##### EXERCISE INPUTS

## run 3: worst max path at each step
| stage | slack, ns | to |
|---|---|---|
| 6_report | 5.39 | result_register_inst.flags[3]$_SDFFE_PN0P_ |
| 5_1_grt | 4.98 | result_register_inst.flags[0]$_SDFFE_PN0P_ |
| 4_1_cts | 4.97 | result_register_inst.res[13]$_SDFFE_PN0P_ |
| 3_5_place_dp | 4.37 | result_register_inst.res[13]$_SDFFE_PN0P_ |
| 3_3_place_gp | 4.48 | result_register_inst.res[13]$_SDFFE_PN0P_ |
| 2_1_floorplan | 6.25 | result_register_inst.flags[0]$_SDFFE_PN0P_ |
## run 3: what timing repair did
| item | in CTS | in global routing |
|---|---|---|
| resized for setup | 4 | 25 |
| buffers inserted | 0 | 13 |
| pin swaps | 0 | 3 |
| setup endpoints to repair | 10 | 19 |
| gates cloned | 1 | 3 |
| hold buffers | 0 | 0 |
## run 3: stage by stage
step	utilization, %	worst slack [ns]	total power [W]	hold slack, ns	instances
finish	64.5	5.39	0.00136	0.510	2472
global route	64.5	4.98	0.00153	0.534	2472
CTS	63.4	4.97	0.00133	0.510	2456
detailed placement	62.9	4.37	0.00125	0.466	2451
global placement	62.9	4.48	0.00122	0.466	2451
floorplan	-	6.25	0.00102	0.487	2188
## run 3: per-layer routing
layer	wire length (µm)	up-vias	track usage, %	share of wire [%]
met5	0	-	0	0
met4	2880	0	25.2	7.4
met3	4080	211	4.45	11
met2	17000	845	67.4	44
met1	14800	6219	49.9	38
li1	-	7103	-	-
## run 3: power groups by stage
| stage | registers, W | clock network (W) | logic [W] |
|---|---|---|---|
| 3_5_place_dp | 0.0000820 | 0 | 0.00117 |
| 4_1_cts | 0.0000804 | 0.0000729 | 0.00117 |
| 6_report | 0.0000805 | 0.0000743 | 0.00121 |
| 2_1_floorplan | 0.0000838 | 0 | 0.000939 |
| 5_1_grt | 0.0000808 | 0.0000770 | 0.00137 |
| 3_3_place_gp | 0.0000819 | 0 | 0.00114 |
Background: an optimization exercise with open tools, aiming at small area, a short achievable clock period and few clock cycles per item. Do not read the settings as production practice.
In this exercise RTL edits were held to simulation tests only and were not proved equivalent to the original.
No activity file was given, so power comes from the tool's default toggle rates.

==> v21 <==
// aspect_crop_nearest_scaler
module aspect_crop_nearest_scaler (
   input  logic                             clock,
   input  logic                             reset,
   input  logic                             req_valid,
   output logic                             req_ready,
   input  logic                             req_restart,
   output logic                             rsp_valid,
   input  logic                             rsp_ready,
   output logic [acns_pkg::DIM_W-1:0]       rsp_src_col,
   output logic [acns_pkg::DIM_W-1:0]       rsp_src_row,
   output logic [acns_pkg::DIM_W-1:0]       rsp_dst_col,
   output logic [acns_pkg::DIM_W-1:0]       rsp_dst_row,
   output logic [acns_pkg::IDX_W-1:0]       rsp_src_index,
   output logic [acns_pkg::IDX_W-1:0]       rsp_dst_index,
   output logic [acns_pkg::STAT_W-1:0]      rsp_status,
   output logic                             rsp_last,
   input  logic                             csr_wr_en,
   input  logic [acns_pkg::CSR_IDX_W-1:0]   csr_index,
   input  logic [acns_pkg::DIM_W-1:0]       csr_wdata
);
   localparam logic [29:0] POS_TOP = 30'h1000_0000;
   localparam logic [29:0] POS_BOT = 30'h2000_7FFF;    
   localparam logic [3:0] S_IDLE = 4'd0;
   localparam logic [3:0] S_M    = 4'd1;
   localparam logic [3:0] S_CMP  = 4'd2;
   localparam logic [3:0] S_INIT = 4'd3;
   localparam logic [3:0] S_DIV  = 4'd4;
   localparam logic [3:0] S_FIN  = 4'd5;
   localparam logic [3:0] S_M2   = 4'd6;
   localparam logic [3:0] S_F1   = 4'd7;
   localparam logic [3:0] S_F1A  = 4'd8;
   localparam logic [3:0] S_F1B  = 4'd9;
   localparam logic [3:0] S_FIN2 = 4'd10;
   logic [11:0] win_l, win_t, win_r, win_b, tw, th, sw, sh;
   logic        fixreq;
   logic        tok0_v, tok0_r, tok1_v, tok1_r;
   logic [3:0]  st;
   logic [4:0]  cnt;
   logic        wide;
   logic        ready, first;
   logic [29:0] pos_x, pos_y, origin_x;
   logic [30:0] qx, qy;           
   logic        qa_hi;            
   logic [23:0] rem_x, rem_y, dlong;    
   logic [12:0] rem_a;
  ...
Settings: LEC_CHECK=0, CAP_MARGIN=20, CORE_MARGIN=2, CORE_UTILIZATION=65, PLACE_DENSITY=0.75, SETUP_SLACK_MARGIN=5, SLEW_MARGIN=20; clock period 10.0 ns.
run.sh (not shown) runs the stock make flow with config.mk's settings and CLKGATE_MAP_FILE= SYNTH_SCRIPT=/design/flow/synth_recipe.tcl, a recipe that flattens the netlist after the stock synthesis.
==> inputs of v15, as changes to v21 <==
--- a/flow/design.v
+++ b/flow/design.v
@@ -46,18 +46,18 @@
    logic        fixreq;
    logic        tok0_v, tok0_r, tok1_v, tok1_r;
    logic [3:0]  st;
    logic [4:0]  cnt;
    logic        wide;
    logic        ready, first;
    logic [29:0] pos_x, pos_y, origin_x;
-   logic [30:0] qx, qy;           
-   logic        qa_hi;            
+   logic [31:0] qx, qy;           
+   logic [1:0]  qa_hi;            
    logic [23:0] rem_x, rem_y, dlong;    
-   logic [12:0] rem_a;
+   logic [11:0] rem_a;
    logic        o_valid, o_last, o_colend, o_nce;
    logic [11:0] o_src_col, o_src_row, o_col, o_row;
    logic [23:0] o_src_index, o_dst_index;
    logic [1:0]  o_status;
    always_ff @(posedge clock) begin
       if (reset) begin
          win_l <= '0;
@@ -166,15 +166,15 @@
    logic        bx, by, bl;
    logic [23:0] max, may, mal;
    logic [11:0] div_a;
    logic [23:0] div_x, div_y;
    logic [24:0] ax, bxo, ay, byo, al, blo;
    logic        cix, ciy, cil;
    logic [25:0] rx, ry, rl;
-   logic [13:0] ta, dx_a;
+   logic [12:0] ta, dx_a;
    logic        ga;
    logic       in_mul, nxt_m, nxt_f1;
    logic [3:0] nsel;
    assign in_mul = (st == S_M) || (st == S_M2) || (st == S_F1);
    assign nsel   = in_mul ? 4'd10 - cnt[3:0] : 4'd11;
    assign nxt_m  = (st == S_M) || ((st == S_IDLE) && !fixreq);
    assign nxt_f1 = (st == S_F1) || ((st == S_IDLE) && fixreq);
@@ -199,16 +199,16 @@
       end
    end
    assign div_a = wide ? tw : th;
    assign div_x = wide ? {12'd0, tw - 12'd1} : dlong;
    assign div_y = wide ? dlong : {12'd0, th - 12'd1};
    always_comb begin
       if (st == S_DIV) begin
-         ax = {rem_x, qx[30]};  bxo = ~{1'b0, div_x};  cix = 1'b1;
-         ay = {rem_y, qy[30]};  byo = ~{1'b0, div_y};  ciy = 1'b1;
+         ax = {rem_x, qx[31]};  bxo = ~{1'b0, div_x};  cix = 1'b1;
+         ay = {rem_y, qy[31]};  byo = ~{1'b0, div_y};  ciy = 1'b1;
       end else begin
          ax = {rem_x, 1'b0};    bxo = bx ? {1'b0, max} : 25'd0;  cix = 1'b0;
          ay = {rem_y, 1'b0};    byo = by ? {1'b0, may} : 25'd0;  ciy = 1'b0;
       end
       if (st == S_INIT) begin
          al = {1'b0, dlong};    blo = ~{13'd0, div_a};  cil = 1'b1;
       end else if (st == S_F1A) begin
@@ -216,25 +216,25 @@
       end else begin
          al = {dlong, 1'b0};    blo = bl ? {1'b0, mal} : 25'd0;  cil = 1'b0;
       end
    end
    assign rx = {1'b0, ax} + {1'b0, bxo} + {25'd0, cix};
    assign ry = {1'b0, ay} + {1'b0, byo} + {25'd0, ciy};
    assign rl = {1'b0, al} + {1'b0, blo} + {25'd0, cil};
-   assign ta   = {rem_a, qa_hi};
-   assign dx_a = ta - {1'b0, div_a, 1'b0};
-   assign ga   = !dx_a[13] || ta[13];
+   assign ta   = {rem_a, qa_hi[1]};
+   assign dx_a = ta - {1'b0, div_a};
+   assign ga   = !dx_a[12] || ta[12];
    logic [12:0] s_der, sum_lr, sum_tb;
-   logic [31:0] diff;
+   logic [33:0] diff;
    logic [29:0] org_der, org_dx, org_dy;
    assign sum_lr = {1'b0, win_l} + {1'b0, win_r};
    assign sum_tb = {1'b0, win_t} + {1'b0, win_b};
    assign s_der  = wide ? sum_tb : sum_lr;
-   assign diff   = {4'd0, origin_x[12:0], 15'h7FFF} - {2'b00, pos_x};
-   assign org_der = (qa_hi || ($signed(diff) < -32'sd536838145)) ? POS_BOT : diff[29:0];
+   assign diff   = {5'd0, origin_x[12:0], 16'hFFFE} - {2'b00, qa_hi, pos_x};
+   assign org_der = (qa_hi[1] || ($signed(diff) < -34'sd1073676290)) ? POS_BOT : diff[30:1];
    assign org_dx = ((!dwx[12] && dwx != '0) ? {2'b00, win_l, 16'd0} : {2'b00, sum_lr, 15'd0}) | 30'h7FFF;
    assign org_dy = ((!dwy[12] && dwy != '0) ? {2'b00, win_t, 16'd0} : {2'b00, sum_tb, 15'd0}) | 30'h7FFF;
    always_ff @(posedge clock) begin
       if (reset) begin
          st      <= S_IDLE;
          ready   <= 1'b0;
          o_valid <= 1'b0;
@@ -244,15 +244,15 @@
             S_IDLE: begin
                if (fixreq)        st <= S_F1;
                else if (setup_go) st <= S_M;
             end
             S_M:    if (cnt == 5'd11) st <= S_CMP;
             S_CMP:  st <= S_INIT;
             S_INIT: st <= S_DIV;
-            S_DIV:  if (cnt == 5'd30) st <= S_FIN;
+            S_DIV:  if (cnt == 5'd31) st <= S_FIN;
             S_FIN:  st <= S_FIN2;
             S_FIN2: st <= S_M2;
             S_M2:   if (cnt == 5'd11) st <= S_IDLE;
             S_F1:   if (cnt == 5'd11) st <= S_F1A;
             S_F1A:  st <= S_F1B;
             S_F1B:  st <= S_M2;
             default: st <= S_IDLE;
@@ -292,50 +292,50 @@
          S_CMP: begin
             wide <= rem_y > rem_x;
          end
          S_INIT: begin
             dlong <= rl[23:0];                  
             origin_x <= {17'd0, s_der};
             if (wide) begin
-               rem_a <= {4'd0, rem_y[23:15]};
-               {qa_hi, pos_x} <= {rem_y[14:0], 4'd0, tw};
+               rem_a <= {4'd0, rem_y[23:16]};
+               {qa_hi, pos_x} <= {rem_y[15:0], 16'd0};
                rem_x <= '0;
-               qx    <= {3'd0, win_w, 16'd0};
-               rem_y <= {15'd0, rem_y[23:15]};
-               qy    <= {rem_y[14:0], 16'd0};
+               qx    <= {4'd0, win_w, 16'd0};
+               rem_y <= {16'd0, rem_y[23:16]};
+               qy    <= {rem_y[15:0], 16'd0};
             end else begin
-               rem_a <= {4'd0, rem_x[23:15]};
-               {qa_hi, pos_x} <= {rem_x[14:0], 4'd0, th};
-               rem_x <= {15'd0, rem_x[23:15]};
-               qx    <= {rem_x[14:0], 16'd0};
+               rem_a <= {4'd0, rem_x[23:16]};
+               {qa_hi, pos_x} <= {rem_x[15:0], 16'd0};
+               rem_x <= {16'd0, rem_x[23:16]};
+               qx    <= {rem_x[15:0], 16'd0};
                rem_y <= '0;
-               qy    <= {3'd0, win_h, 16'd0};
+               qy    <= {4'd0, win_h, 16'd0};
             end
          end
          S_DIV: begin
             rem_x <= rx[25] ? rx[23:0] : ax[23:0];
-            qx    <= {qx[29:0], rx[25]};
+            qx    <= {qx[30:0], rx[25]};
             rem_y <= ry[25] ? ry[23:0] : ay[23:0];
-            qy    <= {qy[29:0], ry[25]};
-            rem_a <= ga ? dx_a[12:0] : ta[12:0];
-            {qa_hi, pos_x} <= {pos_x, ga};
+            qy    <= {qy[30:0], ry[25]};
+            rem_a <= ga ? dx_a[11:0] : ta[11:0];
+            {qa_hi, pos_x} <= {qa_hi[0], pos_x, ga};
          end
          S_FIN: begin
             pos_x    <= org_der;
          end
          S_FIN2: begin
             rem_x    <= '0;
             rem_y    <= '0;
             dlong    <= '0;
             first    <= 1'b1;
             origin_x <= wide ? org_dx : pos_x;
             pos_x    <= wide ? org_dx : pos_x;
             pos_y    <= wide ? pos_x : org_dy;
-            qx       <= (tw > 12'd1) ? (qx[30] ? 31'h3FFF_FFFF : {1'b0, qx[29:0]}) : '0;
-            qy       <= (th > 12'd1) ? (qy[30] ? 31'h3FFF_FFFF : {1'b0, qy[29:0]}) : '0;
+            qx       <= (tw > 12'd1) ? ((qx[31] | qx[30]) ? 32'h3FFF_FFFF : {2'b00, qx[29:0]}) : '0;
+            qy       <= (th > 12'd1) ? ((qy[31] | qy[30]) ? 32'h3FFF_FFFF : {2'b00, qy[29:0]}) : '0;
          end
          S_F1B: begin
             o_nce <= ({1'b0, o_col} + 13'd2) >= {1'b0, tw};
             rem_x <= '0;
             rem_y <= '0;
             dlong <= '0;
          end
==> flow/config.mk (replaced) <==
export PLATFORM = sky130hd
export DESIGN_NAME = aspect_crop_nearest_scaler
export DESIGN_NICKNAME = aspect_crop_nearest_scaler
export VERILOG_FILES = /design/flow/design.v
export SDC_FILE = /design/flow/constraint.sdc
export NUM_CORES = 4
export LEC_CHECK = 0
export CAP_MARGIN = 20
export CORE_MARGIN = 2
export CORE_UTILIZATION = 40
export SETUP_SLACK_MARGIN = 5
export SLEW_MARGIN = 20
==> qor summary <==
metric	v15	v21
Final hold slack	0.456 ns	0.458 ns
Vias in the first global route	37.1k	36.8k
Worst EP arrival	5.59 ns	5.56 ns
Internal power component	6.10 mW	5.25 mW
Post-synthesis mux area share	3.75%	4.20%
Number of placed instances, taps included	6,311	5,662
Combinational group power	5.69 mW	4.25 mW
Area used by multi-input combinational logic	28,200 sq um	27,500 sq um
Fraction of final layout cells sized beyond drive strength 1	11.5%	9.47%
Area overhead of the layout relative to synthesis	16.8%	12.7%
Global-route met1 utilization	40.8%	60.5%
Final Cell Area	48,800 sq um	46,500 sq um
Length of routed wiring on met1	70.9 mm	58.5 mm
Run status	finished clean	finished clean
Peak ir drop on the vdd network	0.171 mV	0.161 mV
Testbench counts of v21, summed over its fixed seeds: cycles 68,589, items 54,757.
Testbench counts of v15, summed over its fixed seeds: cycles 68,781, items 54,757.

[afterwards: timing with drivers on the ports]
In the flow no input, the clock included, has a driving cell. The finished layouts below were timed again as built, in two steps.
Step 1: set_driving_cell puts a clkbuf_16 on clock and a buf_2 on each other input, an assumption about the parent block.
Step 2 times the ports against the registers' clock, not the clock port: input delays grow and output delays shrink by t, the midpoint of the rising clock arrivals with the driver on.
a / b / c = ideal ports / drivers / drivers and shift; a / b = the first two.
run	shift t [ns]	setup WS [ns]	hold slack, ns	pins driven straight from the clock port
v21	0.696	4.795 / 4.795 / 4.795	0.458 / 0.458 / 0.458	1
v15	0.752	4.887 / 4.887 / 4.612	0.456 / 0.456 / 0.456	1
After both steps setup and hold are still met in every run listed. For v15, which loses most, drivers alone change the setup slack by 0.000 ns; drivers and shift together by -0.275 ns.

##########

Taking the records from the top, repeat each line exactly until you have repeated the line that contains "## run 3: per-layer routing".

FINISHED TASK
## run 3: worst max path at each step
| stage | slack, ns | to |
|---|---|---|
| 6_report | 5.39 | result_register_inst.flags[3]$_SDFFE_PN0P_ |
| 5_1_grt | 4.98 | result_register_inst.flags[0]$_SDFFE_PN0P_ |
| 4_1_cts | 4.97 | result_register_inst.res[13]$_SDFFE_PN0P_ |
| 3_5_place_dp | 4.37 | result_register_inst.res[13]$_SDFFE_PN0P_ |
| 3_3_place_gp | 4.48 | result_register_inst.res[13]$_SDFFE_PN0P_ |
| 2_1_floorplan | 6.25 | result_register_inst.flags[0]$_SDFFE_PN0P_ |
## run 3: what timing repair did
| item | in CTS | in global routing |
|---|---|---|
| resized for setup | 4 | 25 |
| buffers inserted | 0 | 13 |
| pin swaps | 0 | 3 |
| setup endpoints to repair | 10 | 19 |
| gates cloned | 1 | 3 |
| hold buffers | 0 | 0 |
## run 3: stage by stage
step	utilization, %	worst slack [ns]	total power [W]	hold slack, ns	instances
finish	64.5	5.39	0.00136	0.510	2472
global route	64.5	4.98	0.00153	0.534	2472
CTS	63.4	4.97	0.00133	0.510	2456
detailed placement	62.9	4.37	0.00125	0.466	2451
global placement	62.9	4.48	0.00122	0.466	2451
floorplan	-	6.25	0.00102	0.487	2188
## run 3: per-layer routing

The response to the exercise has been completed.